(Dataset entries)
## config.mk

```make
export PLATFORM = sky130hd
export DESIGN_NAME = fetch_pc_unit
export DESIGN_NICKNAME = d
export VERILOG_FILES = /design/src/rtl/fetch_pkg.sv /design/src/rtl/fetch_sel_prio.sv /design/src/rtl/fetch_pc_unit.sv
export SDC_FILE = /design/constraint.sdc
export NUM_CORES = 1
export LEC_CHECK = 0
export CORE_ASPECT_RATIO = 1.2
export CORE_UTILIZATION = 39
export DETAILED_ROUTE_END_ITERATION = 8
export PLACE_DENSITY_LB_ADDON = 0.2
export SYNTH_ARGS = -nofsm -noshare
export SYNTH_HDL_FRONTEND = slang
export SYNTH_SLANG_ARGS = --single-unit
```

## constraint.sdc

```tcl
create_clock -name clk -period 1.7 [get_ports clk]
set_input_delay 0.34 -clock clk [delete_from_list [all_inputs] [get_ports clk]]
set_output_delay 0.34 -clock clk [all_outputs]
set_load 0.1 [all_outputs]
```
[src/rtl/r4_fft_pkg.sv]
// Shared types and helpers for the sequential radix-4 butterfly frame controller.
package r4_fft_pkg;

    // Number of samples (and bins) in one radix-4 frame.
    localparam int BIN_COUNT = 4;

    // Controller states.
    typedef enum logic [2:0] {
        S_LOAD    = 3'd0,
        S_SETUP   = 3'd1,
        S_WAIT    = 3'd2,
        S_CAPTURE = 3'd3,
        S_DRAIN   = 3'd4
    } state_t;

    // Butterfly bin select {c3,c2,c1}: one-hot for bins 1..3, all zero for bin 0.
    function automatic logic [2:0] bin_to_c(input logic [1:0] bin);
        case (bin)
            2'd0:    return 3'b000;
            2'd1:    return 3'b001;
            2'd2:    return 3'b010;
            default: return 3'b100;
        endcase
    endfunction

endpackage
### src/rtl/fetch_stage_pkg.sv
// Shared definitions for the fetch stage and the IF/ID register.
//   - default address/data widths used across pipeline stages
//   - PC increment and NOP encoding
//   - fetch FSM state encoding
package fetch_stage_pkg;

   localparam int unsigned ADDR_W_DEF = 32;
   localparam int unsigned DATA_W_DEF = 32;
   localparam int unsigned PC_INC     = 4;
   localparam logic [31:0] NOP_INSTR  = 32'h0000_0000;

   typedef enum logic [2:0] {
      S_IDLE = 3'd0,
      S_REQ  = 3'd1,
      S_WAIT = 3'd2,
      S_BUF  = 3'd3,
      S_DROP = 3'd4
   } fetch_state_e;

endpackage : fetch_stage_pkg

### src/rtl/fetch_stage_if_id_reg.sv
// IF/ID pipeline register with flush > freeze > load priority.
// Ports:
//   clk, rst_n            clock, asynchronous active-low clear
//   flush                 drop the held instruction (valid <= 0)
//   freeze                hold all fields
//   load                  capture load_pc / load_instr as a live instruction
//   valid, pc, instr      registered IF/ID contents
module if_id_reg
   import fetch_stage_pkg::*;
#(
   parameter int unsigned ADDR_W = ADDR_W_DEF,
   parameter int unsigned DATA_W = DATA_W_DEF
) (
   input  logic              clk,
   input  logic              rst_n,
   input  logic              flush,
   input  logic              freeze,
   input  logic              load,
   input  logic [ADDR_W-1:0] load_pc,
   input  logic [DATA_W-1:0] load_instr,
   output logic              valid,
   output logic [ADDR_W-1:0] pc,
   output logic [DATA_W-1:0] instr
);

   // Data fields only change on a real load; flush and bubbles clear valid alone.
   always_ff @(posedge clk or negedge rst_n) begin
      if (!rst_n) begin
         valid <= 1'b0;
         pc    <= '0;
         instr <= DATA_W'(NOP_INSTR);
      end else if (flush) begin
         valid <= 1'b0;
      end else if (freeze) begin
         valid <= valid;
      end else if (load) begin
         valid <= 1'b1;
         pc    <= load_pc;
         instr <= load_instr;
      end else begin
         valid <= 1'b0;
      end
   end

endmodule : if_id_reg

### src/rtl/fetch_stage.sv
// Instruction-fetch stage: owns the PC, issues one outstanding request at a
// time to a variable-latency instruction memory, parks a response that lands
// during freeze in a one-entry buffer, and squashes in-flight fetches on a
// redirect from EXE.
// Ports:
//   clk, rst_n                      clock, asynchronous active-low reset
//   freeze                          hazard stall, IF/ID holds
//   branch_taken, branch_addr       redirect request and target (bits [1:0] ignored)
//   imem_req, imem_addr             fetch request (decoded from state) and aligned address
//   imem_gnt                        request accepted this cycle
//   imem_rvalid, imem_rdata         fetch response
//   if_id_valid, if_id_pc, if_id_instr  IF/ID register (pc = fetch PC + 4)
module fetch_stage
   import fetch_stage_pkg::*;
#(
   parameter int unsigned       ADDR_W   = ADDR_W_DEF,
   parameter int unsigned       DATA_W   = DATA_W_DEF,
   parameter logic [ADDR_W-1:0] RESET_PC = '0
) (
   input  logic              clk,
   input  logic              rst_n,
   input  logic              freeze,
   input  logic              branch_taken,
   input  logic [ADDR_W-1:0] branch_addr,
   output logic              imem_req,
   output logic [ADDR_W-1:0] imem_addr,
   input  logic              imem_gnt,
   input  logic              imem_rvalid,
   input  logic [DATA_W-1:0] imem_rdata,
   output logic              if_id_valid,
   output logic [ADDR_W-1:0] if_id_pc,
   output logic [DATA_W-1:0] if_id_instr
);

   fetch_state_e      state, state_nxt;
   logic [ADDR_W-1:0] pc;
   logic [ADDR_W-1:0] req_pc;
   logic              buf_valid;
   logic [ADDR_W-1:0] buf_pc;
   logic [DATA_W-1:0] buf_instr;

   logic              grant_c;
   logic              capture_c;
   logic              if_load_c;
   logic              use_buf_c;
   logic [ADDR_W-1:0] if_load_pc_c;
   logic [DATA_W-1:0] if_load_instr_c;
   logic [ADDR_W-1:0] branch_aligned_c;
   logic              unused_addr_lsb;

   assign branch_aligned_c = {branch_addr[ADDR_W-1:2], 2'b00};
   assign imem_addr        = {pc[ADDR_W-1:2], 2'b00};
   assign unused_addr_lsb  = ^{branch_addr[1:0], pc[1:0]};

   // State register
   always_ff @(posedge clk or negedge rst_n) begin
      if (!rst_n) state <= S_IDLE;
      else        state <= state_nxt;
   end

   // Next-state logic; redirect overrides freeze everywhere
   always_comb begin
      state_nxt = state;
      unique case (state)
         S_IDLE: state_nxt = S_REQ;
         S_REQ: begin
            // A grant coinciding with a redirect fetched the stale PC
            if (imem_gnt) state_nxt = branch_taken ? S_DROP : S_WAIT;
         end
         S_WAIT: begin
            if (branch_taken)     state_nxt = imem_rvalid ? S_REQ : S_DROP;
            else if (imem_rvalid) state_nxt = freeze ? S_BUF : S_REQ;
         end
         S_BUF: begin
            if (branch_taken || !freeze) state_nxt = S_REQ;
         end
         S_DROP: begin
            if (imem_rvalid) state_nxt = S_REQ;
         end
         default: state_nxt = S_IDLE;
      endcase
   end

   // Output / control decode
   always_comb begin
      imem_req  = 1'b0;
      grant_c   = 1'b0;
      capture_c = 1'b0;
      if_load_c = 1'b0;
      use_buf_c = 1'b0;
      unique case (state)
         S_REQ: begin
            imem_req = 1'b1;
            grant_c  = imem_gnt;
         end
         S_WAIT: begin
            capture_c = imem_rvalid && freeze && !branch_taken;
            if_load_c = imem_rvalid && !freeze && !branch_taken;
         end
         S_BUF: begin
            use_buf_c = 1'b1;
            if_load_c = buf_valid && !freeze && !branch_taken;
         end
         default: ;
      endcase
   end

   assign if_load_pc_c    = use_buf_c ? buf_pc    : req_pc + ADDR_W'(PC_INC);
   assign if_load_instr_c = use_buf_c ? buf_instr : imem_rdata;

   // PC, in-flight fetch PC and the one-entry freeze buffer
   always_ff @(posedge clk or negedge rst_n) begin
      if (!rst_n) begin
         pc        <= {RESET_PC[ADDR_W-1:2], 2'b00};
         req_pc    <= '0;
         buf_valid <= 1'b0;
         buf_pc    <= '0;
         buf_instr <= DATA_W'(NOP_INSTR);
      end else begin
         if (branch_taken) pc <= branch_aligned_c;
         else if (grant_c) pc <= pc + ADDR_W'(PC_INC);

         if (grant_c) req_pc <= pc;

         if (branch_taken) begin
            buf_valid <= 1'b0;
         end else if (capture_c) begin
            buf_valid <= 1'b1;
            buf_pc    <= req_pc + ADDR_W'(PC_INC);
            buf_instr <= imem_rdata;
         end else if (if_load_c && use_buf_c) begin
            buf_valid <= 1'b0;
         end
      end
   end

   if_id_reg #(
      .ADDR_W (ADDR_W),
      .DATA_W (DATA_W)
   ) u_if_id_reg (
      .clk        (clk),
      .rst_n      (rst_n),
      .flush      (branch_taken),
      .freeze     (freeze),
      .load       (if_load_c),
      .load_pc    (if_load_pc_c),
      .load_instr (if_load_instr_c),
      .valid      (if_id_valid),
      .pc         (if_id_pc),
      .instr      (if_id_instr)
   );

endmodule : fetch_stage

### config.mk
export PLATFORM = sky130hd
export DESIGN_NAME = fetch_stage
export DESIGN_NICKNAME = d
export VERILOG_FILES = /design/src/rtl/fetch_stage_pkg.sv /design/src/rtl/fetch_stage_if_id_reg.sv /design/src/rtl/fetch_stage.sv
export SDC_FILE = /design/constraint.sdc
export NUM_CORES = 1
export LEC_CHECK = 0
export CAP_MARGIN = 25
export CORE_UTILIZATION = 30
export DETAILED_ROUTE_END_ITERATION = 6
export PLACE_DENSITY_LB_ADDON = 0.05
export SYNTH_ARGS = -nofsm -noshare
export SYNTH_HDL_FRONTEND = slang
export SYNTH_SLANG_ARGS = --single-unit
### constraint.sdc
create_clock -name clk -period 2.2 [get_ports clk]
set_clock_uncertainty 0.2 [all_clocks]
set_input_delay 0.33 -clock clk [delete_from_list [all_inputs] [get_ports clk]]
set_output_delay 0.33 -clock clk [all_outputs]
set_load 0.02 [all_outputs]
==> run metrics <==
Flop pwr share 41.5%; area leader, netlist dfrtp_1; Reg-to-Reg Start state[2]; clk_lat worst skew 0.43 ns; die span in y 172 um; Max-slew headroom 59.2%; Clock Power Share 22.6%; minimum clock period 2.14 ns; drc violations 0; diode count 0; cells on worst reg2reg path 7; final slew viol count 0; CTS Buf Count 17; Worst R2R End u_if_id_reg.pc[8]; Crit Path Category reg -> out; internal power 8.60 mW; Max Root-Sink Buffers 2; GRT Total Usage 16.9%; final setup vio count 0; Starting Density 30.9%; Ys Warns 0; DR iter-0 viols 495; Final Hold Fails 0; Vias 7188; synth-to-layout area growth 37.4%; CTS clk-pin slew, worst paths 0.08 ns; die area 29600 sq um; largest net degree at the start of global routing 65; Mapped Cells 984; VDD IR max 0.494 mV; vias in the first global route 7143; Sw Share 37.0%; Final Instance Count excl. Fillers 1574; Startpoint Class flip-flop; GPL Wtd Cong 0.739; IO buf count 161; Fillers 2866; Pleak 5.27 nW; root buf cell clkbuf_16; top post-synthesis cells by area dfrtp_1, nand2_1, o21ai_0, xor2_1, nor2_1; CTS H-tree lvls 4; Routed WL 24.0 mm; share of cells above drive strength 1 11.4%; die width 172 um; synthesized area 8670 sq um; row cnt 61; P_sw 5.05 mW; top_reg_cell synth dfrtp_1; vias per cell 4.57; EDFF count, synth 0; dpl hpwl 16.7 mm; Unique masters post-synth 47; post-route ant nets 0; Synth top area share 54.5%; Power Dens Cells 1150 nW/um^2; Slew @ Worst Pin 0.611 ns; CORE AREA 28100 sq um; final period utilization 97.0%; I/O Pins 168; dpl cells 1537; wire per inst 15.3 um; CTS sink count 189; min-delay worst type in -> async; Crit Path Max Fanout 5; Avg Cell Area, Syn 8.81 sq um; initial antenna violation count 0; Comb pwr share 35.9%; outcome finished clean; most frequent cells in the layout nand2_1, dfrtp_1, clkdlybuf4s50_1, o21ai_0, buf_4; MaxCap Viol Count 0; Overflow after GRT 0; first-pass GRT wire length 38.9 mm; Final Power 13.6 mW; ys async rst share 100%; most common cell after layout, fill and taps aside nand2_1; RSZ-0062 raised after global routing no; sequential area share after synthesis 54.5%; NumNets Final 1255; multi-input combinational cell area 3710 sq um; fmax 468 MHz; drt first pass iters 4; Worst EP required 1.67 ns; Arrival @ worst endpoint 1.61 ns; FF-to-FF setup slack 0.10 ns; TritonCTS clock tree done; synthesis-stage register bit count 189; Crit. End Element output port; Reg area 4730 sq um
-- cells by family after synthesis --
logic type | Yosys count | synth area share (%)
buf+inv | 73 | 3.87
simple gates | 499 | 24.7
flops | 189 | 54.5
fa+ha+maj | 2 | 0.288
mux | 1 | 0.115
other cells | 1 | 0.0432
compound gates | 162 | 10.7
xor+xnor | 57 | 5.76
-- Yosys cell counts, types with 2 or more instances --
cell type and count:
nor3_1 17, o211ai_1 3, a22oi_1 14, clkbuf_1 41, buf_2 13, and4_1 2, o21ai_1 11, o31ai_1 4
inv_1 9, or4_1 2, a21o_1 4, or3_1 3, dfrtp_1 189, nand2_1 334, o21a_1 3, nor4_1 5
nand4_1 20, xnor2_1 25, buf_6 2, nor3_2 2, and3_1 8, buf_4 8, ha_1 2, nand3_1 28
o21ai_0 75, a211oi_1 4, nor2b_1 3, a21oi_1 11, a31oi_1 33, xor2_1 32, nor2_1 61
-- worst max-delay path by stage --
stage	start	end	slack, ns	depth (start not counted)
finish	pc[18]	imem_addr[18]	0.06	2
floorplan	pc[5]	pc[29]	0.15	7
CTS	state[2]	imem_req	0.004	3
global placement	imem_gnt	pc[24]	-0.24	6
global route	state[1]	u_if_id_reg.instr[24]	0.001	8
detailed placement	imem_gnt	pc[24]	-0.29	6
-- flip-flops by register name, indices dropped and copies added (netlist names), 3 cells and up --
register and flops:
u_if_id_reg.pc 30, u_if_id_reg.instr 32, state 3, req_pc 30, buf_instr 32, buf_pc 30
pc 30
-- layer usage --
layer	share of wire, %	track usage (%)	up-vias	routed length, um
li1	-	-	3668	-
met1	50	24.3	3362	12100
met2	45	26.3	147	10800
met3	4.0	3.02	11	952
met4	0.68	3.50	0	163
met5	0	0	-	0
-- critical path, stage by stage (launching register included) --
cell             delay (ns)
dfrtp_1                0.39
buf_4                  0.18
clkdlybuf4s50_1        0.61
-- through the flow --
stage / util (%) / setup slack [ns] / setup TNS, ns / instance area [sq um] / hold WS, ns
2_1_floorplan: - / 0.152 / 0 / 8680 / -0.166
3_3_place_gp: 39.9 / -0.238 / -2.84 / 11200 / 0.113
3_5_place_dp: 39.9 / -0.293 / -3.73 / 11200 / 0.112
4_1_cts: 42.0 / 0.00447 / 0 / 11800 / 0.219
5_1_grt: 42.4 / 0.000971 / 0 / 11900 / 0.214
6_report: 42.4 / 0.0650 / 0 / 11900 / 0.196
-- power by group through the flow --
stage / logic (mW) / registers [mW] / clock network (mW)
floorplan: 1.91 / 6.30 / 0
global placement: 4.87 / 5.72 / 0
detailed placement: 4.91 / 5.74 / 0
CTS: 4.92 / 5.68 / 3.19
global route: 5.46 / 5.88 / 3.32
finish: 4.90 / 5.66 / 3.08
-- final cells by class --
type | instances | area share [%]
Clock buffer | 18 | 3.68
Timing Repair Buffer | 241 | 19.9
Clock inverter | 14 | 1.27
Multi-Input combinational cell | 725 | 31.2
Inverter | 9 | 0.283
Sequential cell | 189 | 39.7
Tap cell | 378 | 3.97
-- what timing repair did --
item	4_1_cts	5_1_grt
resized for setup	3	18
gates cloned	0	1
endpoints found under the setup margin	5	54
endpoints found under the hold margin	41	0
hold buffers	1	0
buffers inserted	0	3
pin swaps	1	2
Note: power is estimated with default switching activity, not from simulation.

### PROBLEM TO WORK ON
Copy out each line of the records where the string "asynchronous" appears.

### SOLUTION TO THIS PROBLEM
//   clk, rst_n            clock, asynchronous active-low clear
//   clk, rst_n                      clock, asynchronous active-low reset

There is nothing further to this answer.